Aim of the task:
Search for the word "pmux" in the entries. Each line that holds it should be copied.

Dataset entries:
### src/rtl/cordic_vectoring_fixed.sv
// Iterative CORDIC in vectoring mode: drives (x, y) onto the +x axis, returning
// the gain-compensated magnitude and atan2(y, x), one micro-rotation per clock.
module cordic_vectoring_fixed #(
    parameter int N              = 15,
    parameter int wordLength     = 16,
    parameter int fractionLength = 12
) (
    input  logic                         clk,
    input  logic                         rst,
    input  logic                         valid,
    input  logic signed [wordLength-1:0] x_in,
    input  logic signed [wordLength-1:0] y_in,
    output logic signed [wordLength-1:0] x_out,
    output logic signed [wordLength-1:0] theta_out,
    output logic                         done,
    output logic                         busy
);

    localparam int W        = wordLength;
    localparam int XW       = 2 * W;
    localparam int ZW       = W + 2;
    localparam int PW       = 3 * W;
    localparam int HALF     = W / 2;
    localparam int FRAC_INT = fractionLength + HALF;
    localparam int IW       = (N > 1) ? $clog2(N) : 1;

    // Constants held with 28 fraction bits, rounded once to the I/O format.
    localparam longint PI_Q28 = 64'sd843314857;
    localparam longint K_Q28  = 64'sd163008209;

    function automatic longint requant(input longint v_q28);
        int sh;
        sh = 28 - fractionLength;
        if (sh > 0)
            return (v_q28 + (longint'(1) <<< (sh - 1))) >>> sh;
        return v_q28 <<< (-sh);
    endfunction

    // round(atan(2^-i) * 2^12); entries beyond i = 12 round to zero.
    function automatic longint atan_q12(input int idx);
        case (idx)
            0:       return 3217;
            1:       return 1899;
            2:       return 1003;
            3:       return 509;
            4:       return 256;
            5:       return 128;
            6:       return 64;
            7:       return 32;
            8:       return 16;
            9:       return 8;
            10:      return 4;
            11:      return 2;
            12:      return 1;
            default: return 0;
        endcase
    endfunction

    localparam logic signed [ZW-1:0] PI_Z       = ZW'(requant(PI_Q28));
    localparam logic signed [ZW-1:0] TWO_PI_Z   = ZW'(2 * requant(PI_Q28));
    localparam logic signed [PW-1:0] K_P        = PW'(requant(K_Q28));
    localparam logic signed [PW-1:0] MAG_MAX    = PW'((longint'(1) <<< (W - 1)) - 1);
    localparam logic signed [PW-1:0] ROUND_HALF = PW'(longint'(1) <<< (FRAC_INT - 1));

    typedef enum logic [2:0] {
        IDLE,
        PRE,
        ITER,
        SCALE,
        DONE
    } state_t;

    state_t state_reg, state_next;

    logic signed [XW-1:0] x, y;
    logic signed [ZW-1:0] z;
    logic [IW-1:0]        iter_reg;

    logic signed [ZW-1:0] atan_rom [N];
    logic signed [XW-1:0] x_shift, y_shift;
    logic signed [ZW-1:0] atan_cur;
    logic signed [PW-1:0] mag_prod, mag_round;
    logic signed [W-1:0]  mag_next, theta_next;

    genvar gi;
    generate
        for (gi = 0; gi < N; gi++) begin : g_atan
            assign atan_rom[gi] = ZW'(requant(atan_q12(gi) <<< 16));
        end
    endgenerate

    always_ff @(posedge clk) begin
        if (rst)
            state_reg <= IDLE;
        else
            state_reg <= state_next;
    end

    always_comb begin
        state_next = state_reg;
        done       = 1'b0;
        busy       = 1'b0;
        case (state_reg)
            IDLE:  if (valid) state_next = PRE;
            PRE: begin
                busy       = 1'b1;
                state_next = ITER;
            end
            ITER: begin
                busy = 1'b1;
                if (iter_reg == IW'(N - 1))
                    state_next = SCALE;
            end
            SCALE: begin
                busy       = 1'b1;
                state_next = DONE;
            end
            DONE: begin
                done       = 1'b1;
                state_next = valid ? PRE : IDLE;
            end
            default: state_next = IDLE;
        endcase
    end

    always_comb begin
        x_shift   = x >>> iter_reg;
        y_shift   = y >>> iter_reg;
        atan_cur  = atan_rom[iter_reg];
        mag_prod  = PW'(x) * K_P;
        mag_round = (mag_prod + ROUND_HALF) >>> FRAC_INT;

        if (mag_round > MAG_MAX)
            mag_next = W'(MAG_MAX);
        else if (mag_round[PW-1])
            mag_next = '0;
        else
            mag_next = W'(mag_round);

        // A zero vector never rotates, so z would hold the sum of every ATAN entry.
        if (x == '0 && y == '0)
            theta_next = '0;
        else if (z > PI_Z)
            theta_next = W'(z - TWO_PI_Z);
        else if (z < -PI_Z)
            theta_next = W'(z + TWO_PI_Z);
        else
            theta_next = W'(z);
    end

    always_ff @(posedge clk) begin
        if (rst) begin
            x         <= '0;
            y         <= '0;
            z         <= '0;
            iter_reg  <= '0;
            x_out     <= '0;
            theta_out <= '0;
        end else begin
            case (state_reg)
                IDLE, DONE: begin
                    if (valid) begin
                        x <= XW'(x_in) <<< HALF;
                        y <= XW'(y_in) <<< HALF;
                        z <= '0;
                    end
                end
                PRE: begin
                    // Fold left-half-plane vectors by pi so the iterations only
                    // have to cover (-pi/2, pi/2).
                    if (x[XW-1]) begin
                        x <= -x;
                        y <= -y;
                        z <= y[XW-1] ? -PI_Z : PI_Z;
                    end
                    iter_reg <= '0;
                end
                ITER: begin
                    if (!y[XW-1]) begin
                        x <= x + y_shift;
                        y <= y - x_shift;
                        z <= z + atan_cur;
                    end else begin
                        x <= x - y_shift;
                        y <= y + x_shift;
                        z <= z - atan_cur;
                    end
                    iter_reg <= iter_reg + IW'(1);
                end
                SCALE: begin
                    x_out     <= mag_next;
                    theta_out <= theta_next;
                end
                default: ;
            endcase
        end
    end

endmodule

### config.mk
export PLATFORM = sky130hd
export DESIGN_NAME = cordic_vectoring_fixed
export DESIGN_NICKNAME = d
export VERILOG_FILES = /design/src/rtl/cordic_vectoring_fixed.sv
export SDC_FILE = /design/constraint.sdc
export NUM_CORES = 1
export LEC_CHECK = 0
export CAP_MARGIN = 40
export CORE_MARGIN = 2
export CORE_UTILIZATION = 65
export CTS_CLUSTER_SIZE = 30
export DETAILED_ROUTE_END_ITERATION = 12
export PLACE_DENSITY_LB_ADDON = 0.08
export SLEW_MARGIN = 30
export SYNTH_ARGS = -nofsm -noshare
export SYNTH_HDL_FRONTEND = slang
export SYNTH_SLANG_ARGS = --single-unit
export TNS_END_PERCENT = 1
### constraint.sdc
create_clock -name clk -period 9.3 [get_ports clk]
set_input_delay 1.86 -clock clk [delete_from_list [all_inputs] [get_ports clk]]
set_output_delay 1.86 -clock clk [all_outputs]
set_load 0.05 [all_outputs]
# Yosys cells after proc, flatten, opt, wreduce, memory -nomap -nowiden
# Memory sizes are Yosys's and may differ from the RTL's.
# Cells that the tools add are included.
# Widths: inputs -> output; s select.
[op_classes]
n_addsub = 12
multipliers = 1
n_lt_le_gt_ge = 4
n_eq_ne = 9
n_shift = 2
n_mux = 27
n_bitwise = 1
reduce_logical = 11
[ops]
columns = ["operator", "count"]
rows = [
  ["$mux 32", 6],
  ["$pmux 32 s3", 2],
  ["$mux 18", 6],
  ["$mux 16", 5],
  ["$add 32x32->32", 2],
  ["$logic_not 32->1", 2],
  ["$neg 32->32", 2],
  ["$sshr 32x4->32", 2],
  ["$sub 32x32->32", 2],
  ["$pmux 18 s3", 1],
  ["$add 45x21->46 const B", 1],
  ["$mul 32x13->45 const B", 1],
  ["$gt 26x16->1 const B", 1],
  ["$add 18x18->18", 1],
  ["$gt 18x15->1 const B", 1],
  ["$lt 18x15->1 const B", 1],
  ["$sub 18x18->18", 1],
  ["$add 16x16->16 const B", 1],
  ["$sub 16x16->16 const B", 1],
  ["$pmux 3 s5", 1],
  ["$ne 2x2->1 const B", 4],
  ["$pmux 4 s2", 1],
  ["$eq 3x2->1 const B", 2],
  ["$mux 3", 2],
  ["15 further kinds", 18],
]
[word_totals]
ff_bits = 121
mem_bits_ro = 288
input_bits = 35
output_inout_bits = 34
word_cells = 76
n_memories = 1
[mem_list]
columns = ["name", "depth", "word_bits", "read_ports", "rd_clocked_by_memory_dff", "write_ports", "line_no", "rtl"]
rows = [
  ["(no name shown)", 16, 18, 1, 0, 0, "129", "atan_cur = atan_rom[iter_reg];"],
]

# Depth between registers and ports, before layout
# Gate-level depths: netlist (run 1).
[depth]
ltp_word = 7
ltp_mapped = 29
depth_no_buf = 23

# Worst setup path before layout (run 1)
# Ideal clock, no wire load.
[synth_timing]
path_type = "flip-flop to flip-flop"
start = "reg x[31]"
end = "reg x_out[7]"
setup_time_ns = 0.126
arrival_time_ns = 6.261
required_ns = 9.174
setup_slack_ns = 2.913
path_stages_with_launch = 20
n_path_buf = 1
period_less_slack_ns = 6.387
path_cell_list = "dfxtp_1 > clkinv_1 > ha_1 > fa_1 > fa_1 > fa_1 > fa_1 > ha_1 > ha_1 > and3_1 > and3_1 > a21boi_0 > a211oi_1 > o21ai_0 > a2111oi_0 > a21o_1 > nand4_1 > nor4_2 > buf_2 > a21oi_1"
[synth_via]
elab_chain_cells = 4
word_cells_on_any_way = 5
classes_between = "add/sub (1); mul (1); order compare (1); mux (2)"
[synth_rtl]
columns = ["item", "line_no", "rtl"]
rows = [
  ["from (decl)", "75", "logic signed [XW-1:0] x, y;"],
  ["from (signal assigned)", "163", "x <= XW'(x_in) <<< HALF;"],
  ["from (signal assigned)", "172", "x <= -x;"],
  ["from (signal assigned)", "180", "x <= x + y_shift;"],
  ["$mul 32x13->45 (*)", "130", "mag_prod = PW'(x) * K_P;"],
  ["$add 45x21->46 (*)", "131", "mag_round = (mag_prod + ROUND_HALF) >>> FRAC_INT;"],
  ["$gt 26x16->1 / $mux 16 (equally long branches)", "133, 135", ""],
  ["$mux 16 (*)", "133", "if (mag_round > MAG_MAX)"],
  ["to (signal assigned)", "191", "x_out <= mag_next;"],
  ["to (decl)", "13", "output logic signed [wordLength-1:0] x_out,"],
]
# Every way passes the cells marked *; elsewhere a longest branch is shown, timed or not.
# A chain may end at the register's enable or synchronous reset.

# Worst setup path in the final report (run 1)
[layout_timing]
start = "reg x[8]"
end = "reg x_out[12]"
# Same word-level chain as after synthesis.

==> results of run 1 <==
[Yosys cell counts, types with 10 or more instances]
cell type  number  area, µm²
a211oi_1       35        263
a22oi_1        17        128
nor4_1         11       68.8
nor2_1        205        769
nor2b_1        19        119
nand2_1       202        758
a21o_1         61        458
a21boi_0       12       90.1
and2_1         26        163
fa_1          160       3200
a211o_1        10       87.6
a221oi_1       21        184
inv_1         208        781
nand4_1        17        106
dfxtp_1       121       2420
buf_2          21        105
a31oi_1        34        213
o21ai_0       152        761
buf_1          21       78.8
nand3_1        50        250
xor2_1        100        876
and3_1         21        131
a21oi_1       246       1230
a22o_1         15        131
xnor2_1       112        981
o22ai_1        19        119
nand2b_1       23        144
o31ai_1        13       97.6
clkbuf_1       89        334
o21a_1         20        150
mux4_1         19        499
mux2_2         25        282
o211ai_1       18        135
mux2i_1        53        531
mux4_2         44        991
nor3_1         79        395
ha_1          313       3920
or3_1          17        106
[cells by family (layout without fill, tap and decap cells)]
family | count (synthesis) | in the layout | synth area share
AO/OA/AOI/OAI | 755 | 755 | 0.204
XOR/XNOR | 213 | 213 | 0.0796
adder cells (fa/ha/maj) | 473 | 473 | 0.303
AND/OR/NAND/NOR | 722 | 722 | 0.147
multiplexers | 141 | 141 | 0.0978
buffers and inverters | 360 | 342 | 0.0653
flip-flops | 121 | 121 | 0.103
[routing by layer]
metal / part of all wire / global-route usage / vias up
met2: 0.46 / 0.576 / 855
met1: 0.43 / 0.492 / 10248
met4: 0.037 / 0.138 / 0
li1: - / - / 9971
met5: 0 / 0 / -
met3: 0.068 / 0.0496 / 135
[placed cells by master (no fill, tap or decap), types with 34 or more instances in the layout]
cell,synthesis,routed
mux4_2,44,44
a211oi_1,35,35
clkdlybuf4s50_1,0,67
xor2_1,100,100
o21ai_0,152,152
inv_1,208,208
nand2_1,202,201
a31oi_1,34,34
nor2_1,205,203
fa_1,160,160
nor3_1,79,79
mux2i_1,53,53
nand3_1,50,50
a21o_1,61,61
xnor2_1,112,112
ha_1,313,313
a21oi_1,246,246
dfxtp_1,121,116
[power breakdown]
group / leakage (nW) / switching (mW) / total (mW) / internal, mW
Sequential: 0.994 / 0.197 / 0.777 / 0.580
Clock: 0.286 / 0.299 / 0.716 / 0.417
Combinational: 10.4 / 4.69 / 8.10 / 3.41
Total: 11.7 / 5.19 / 9.59 / 4.41
[metrics by stage]
stage,worst slack [ns],util,instance area (µm²),power [mW],instances
2_1_floorplan,2.91,-,23500,6.92,2785
3_3_place_gp,1.46,0.681,24200,8.51,3188
3_5_place_dp,1.59,0.682,24300,8.70,3189
4_1_cts,1.57,0.699,24900,9.53,3221
5_1_grt,1.35,0.702,25000,10.6,3228
6_report,1.76,0.702,25000,9.59,3228
[cell type report]
class	count	area, µm²	area share
multi-input cells	2304	19600	0.785
flip-flops and latches	121	2430	0.0974
repair buffers	98	953	0.0382
inverters	212	796	0.0318
well taps	461	577	0.0231
clock buffers	22	507	0.0203
clock inverters	10	104	0.00416
[how the worst max path moves through the flow]
stage	endpoint	slack [ns]
after floorplan	x_out[7]	2.91
after global placement	x_out[11]	1.46
after detailed placement	x_out[6]	1.59
after CTS	x_out[12]	1.57
after global routing	x_out[12]	1.35
final	x_out[12]	1.76
[worst max-delay path, stage by stage, from the launching register on]
cell and delay (ns):
dfxtp_1 0.63, inv_1 0.26, ha_1 0.42, xor2_1 0.20, ha_1 0.20, a21o_1 0.16
fa_1 0.50, fa_1 0.46, fa_1 0.49, ha_1 0.30, ha_1 0.32, a211o_1 0.33
o2111a_1 0.14, o21ai_0 0.37, nand3_1 0.24, a21boi_0 0.48, a21oi_1 0.28, a41oi_1 0.34
xor2_1 0.17, nand4_1 0.16, nor4_4 0.74, a21oi_1 0.15
==> summary.txt, run 1 <==
Status
  • Status: finished, final reports clean

Setup path
  • Critical path startpoint category: register
  • Top fanout value on the critical path: 15
  • FF-to-FF path depth: 21
  • Arrival @ worst endpoint: 7.83 ns
  • Crit end category: register
  • Reg2reg end: x_out[12]
  • Critical path origin: x[8]
  • Crit path required time: 9.59 ns
  • Reg2reg start: x[8]
  • Setup Crit Path Kind: reg2reg
  • Reg2Reg Setup Slack: 1.76 ns

Synthesis
  • Post-synth EDFFs: 0
  • Register area share after synthesis: 0.103
  • #FFs+latches synth: 121
  • Yosys cell types: 98
  • Syn nets: 3,293
  • Primary FF master, synth: dfxtp_1
  • Fraction of registers with async set/reset: 0
  • Synth warn: 0
  • Post-Syn Area per Cell: 8.45 µm²
  • Syn Std Cell Area: 23,500 µm²
  • Synthesized instance count: 2,785

Floorplan
  • Boundary Pins: 69
  • Die height: 194 µm
  • Core ar.: 35,600 µm²
  • Initial core utilization: 0.662
  • Die Footprint: 37,700 µm²
  • Rows: 69
  • Chip width: 194 µm

Place
  • Buffers on Ports: 68
  • Placer congestion estimate: 0.940
  • DP HPWL: 51.8 mm

Route
  • WL final: 67.1 mm
  • DR WL/cell: 20.8 µm
  • Iter 0 DRT Violations: 1,720
  • Routed via count: 21,209
  • Via density: 6.57
  • Routed Antenna Nets: 0
  • DRC: 0
  • Initial DRT Pass Iterations: 5

Power and ir drop
  • Lkg Pwr: 11.7 nW
  • Pwr per Cell Area: 384 nW/µm²
  • Worst vdd ir: 568 µV

Global routing
  • GR Overflow Total: 0
  • Initial antenna violation count: 0
  • First-pass GRT wire length: 110 mm
  • Total track usage: 0.359
  • Vias in the first global route: 20,876
  • Largest net degree at the start of global routing: 90

Clocking
  • Worst-path clk slew: 0.07 ns
  • Clock Sinks: 121
  • Worst-case clock buffer depth: 2
  • CTS Root Cell: clkbuf_16
  • Post-CTS Setup Inserts: 0
  • Clock latency on the worst-skew pair: 0.46 ns
  • H-tree depth: 4
  • Post-CTS Hold Fix Bufs: 0
  • CTS tree: done
  • Total CTS buffers: 17
  • Resized Gates After CTS: 0

Timing
  • Hold slack: 0.476 ns
  • Final Setup Violations: 0
  • Final slew viol count: 0
  • RSZ-0062 raised after global routing: false
  • Rel. slew slack: 0.429
  • TNS Setup: 0 ns
  • Clock Skew: 0.0190 ns
  • Min Tclk post-route: 7.54 ns
  • Fmax: 133 MHz
  • Worst-margin pin slew: 0.856 ns
  • Fin. Hold Viols: 0
  • Final Cycle Share: 0.810

Run
  • Max Cap Viol: 0

Cells and area
  • Largest registers: x: 32 flops, y: 32 flops, z: 18 flops
  • Antenna Cells: 0
  • Fin nets: 3,262
  • Filler cells: 2,886
  • Share of layout cells above drive strength 1: 0.0622
  • Area grow syn2layout: 6.18%

Min path
  • Hold Path End: theta_out[13]
  • Worst Hold Launch: theta_out[13]
  • HP Class: reg2reg
  • WHS Path Cells: 1
Note: power is estimated with default switching activity, not from simulation.
==> run 2: changes to the inputs <==
- CORE_UTILIZATION: 65 -> 59
- clock period: 9.3 -> 6.7 ns (I/O delays scaled with it)
==> run 2 against run 1 <==
  * Maximum frequency grew 18%
  * Critical path depth is 1 higher
  * Sequential cell count is the same
  * Core utilization shrank 6.2 points
  * Count of clock-buffer cells in the layout is 5 lower
  * Final cell count is 3.3% higher
  * Register-to-register slack got worse by 1.5 ns
  * Cell area grew 1.3%
  * Global-route usage decreased by 1.8 points
  * Critical endpoint is now x_out[6]
  * Die area grew 10%
==> summary.txt, run 2 (synthesis results as in run 1) <==
Status
  • Status: finished, final reports clean

Clocking
  • CTS tree: done
  • Total CTS buffers: 17
  • Clock latency on the worst-skew pair: 0.51 ns
  • Clock Sinks: 121
  • Worst-case clock buffer depth: 2
  • Post-CTS Setup Inserts: 0
  • Worst-path clk slew: 0.07 ns
  • H-tree depth: 4
  • CTS Root Cell: clkbuf_16

Setup path
  • Critical path startpoint category: register
  • Crit-path cells: inv_1 -> ha_1 -> inv_1 -> fa_1 -> inv_1 -> fa_1 -> fa_1 -> fa_1 -> fa_1 -> ha_1 -> nand2_1 -> nor2_1 -> a211oi_1 -> o22ai_1 -> nor2_2 -> a31oi_1 -> a211o_1 -> a311oi_1 -> xnor2_1 -> nor4_2 -> buf_4 -> a21oi_1
  • CP top delay family: adder cells
  • Crit end category: register
  • Most Frequent Cell on Critical Path: fa_1
  • Buf/Inv on CP: 4
  • Setup Crit Path Kind: reg2reg
  • Slowest cell delay on critical path: 0.52 ns
  • Slowest-stage cell, CP: fa_1
  • Top fanout value on the critical path: 15
  • Arrival @ worst endpoint: 6.77 ns
  • Crit path required time: 7.07 ns

Route
  • DRC: 0
  • DR WL/cell: 20.6 µm
  • Iter 0 DRT Violations: 1,795
  • Routed Antenna Nets: 0
  • Via density: 6.35
  • WL final: 68.6 mm
  • Initial DRT Pass Iterations: 6
  • Routed via count: 21,195

Place
  • Placer congestion estimate: 0.957
  • Placed inst area: 24,700 µm²
  • DP HPWL: 54.1 mm
  • Buffers on Ports: 68

Global routing
  • Largest net degree at the start of global routing: 61
  • Initial antenna violation count: 0
  • Total track usage: 0.341
  • First-pass GRT wire length: 112 mm
  • Vias in the first global route: 21,166
  • GR Overflow Total: 0

Floorplan
  • Core ar.: 39,500 µm²
  • Rows: 73
  • Chip width: 204 µm
  • Initial core utilization: 0.595
  • Die Footprint: 41,500 µm²
  • Boundary Pins: 69
  • Die height: 204 µm

Run
  • Max Cap Viol: 0

Timing
  • Final Setup Violations: 0
  • Clock Skew: 0.0250 ns
  • RSZ-0062 raised after global routing: false
  • TNS Setup: 0 ns
  • Fin. Hold Viols: 0
  • Rel. slew slack: 0.411
  • Fmax: 156 MHz
  • Hold slack: 0.472 ns
  • Final slew viol count: 0
  • Final Cycle Share: 0.956
  • Min Tclk post-route: 6.40 ns
  • Worst-margin pin slew: 0.877 ns

Power and ir drop
  • Internal power: 6.13 mW
  • Worst vdd ir: 695 µV
  • Register share of total power: 0.074
  • Lkg Pwr: 11.9 nW
  • Sw Pwr: 7.10 mW
  • Switching Share: 0.537
  • Pwr per Cell Area: 522 nW/µm²
  • Comb pwr share: 0.853
  • Clk pwr share: 0.072

Cells and area
  • Area grow syn2layout: 7.59%
  • Largest registers: x: 32 flops, y: 32 flops, z: 18 flops
  • Antenna Cells: 0
  • Highest-count cells in the layout ignoring fill and taps: ha_1, a21oi_1, inv_1
  • Post-Layout Inst Area: 25,300 µm²
  • Fin nets: 3,306
  • Commonest non-fill, non-tap cell in the layout: ha_1
  • Share of layout cells above drive strength 1: 0.0808
  • Filler cells: 3,392

Min path
  • HP Class: reg2reg
[run 2: cell types whose count changed in the layout (fill, tap and decap cells not counted), sizes merged]
cell      previous run  this run
buf                 28        73
clkbuf              25        19
inv                211       216
clkinv               6         8
clkinvlp             4         2
[run 2: final timing paths]
kind | start | endpoint | slack (ns) | cells after the start
setup / recovery | x[17] | x_out[6] | 0.30 | 22
hold / removal | x_out[15] | x_out[15] | 0.47 | 1
hold reg to reg | x_out[15] | x_out[15] | 0.47 | 1
setup reg to reg | x[17] | x_out[6] | 0.30 | 22
[run 2: what timing repair did]
action	4_1_cts	5_1_grt
hold buffers	0	0
endpoints found under the setup margin	0	17
resized for setup	0	12
[run 2: layer usage]
metal	global-route usage	wire length, µm	vias up
met1	0.452	29700	10243
met5	0	0	-
met4	0.143	2520	0
met2	0.560	32300	774
li1	-	-	10044
met3	0.0467	4130	134
[run 2: power groups by stage]
| stage | sequential (mW) | combinational [mW] | clock, mW |
|---|---|---|---|
| after global placement | 0.984 | 11.0 | 0 |
| after CTS | 0.975 | 11.3 | 0.968 |
| after floorplan | 0.951 | 8.65 | 0 |
| after global routing | 0.998 | 12.8 | 0.991 |
| final | 0.982 | 11.3 | 0.956 |
| after detailed placement | 0.990 | 11.1 | 0 |
[run 2: layout make-up]
class,count,area (µm²),share of cell area
multi-input combinational,2304,19600,0.775
clock inverter,15,154,0.00608
sequential,121,2440,0.0966
timing repair buffer,142,1230,0.0486
inverter,212,796,0.0314
clock buffer,17,425,0.0168
tap,525,657,0.0259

Response:
  ["$pmux 32 s3", 2],
  ["$pmux 18 s3", 1],
  ["$pmux 3 s5", 1],
  ["$pmux 4 s2", 1],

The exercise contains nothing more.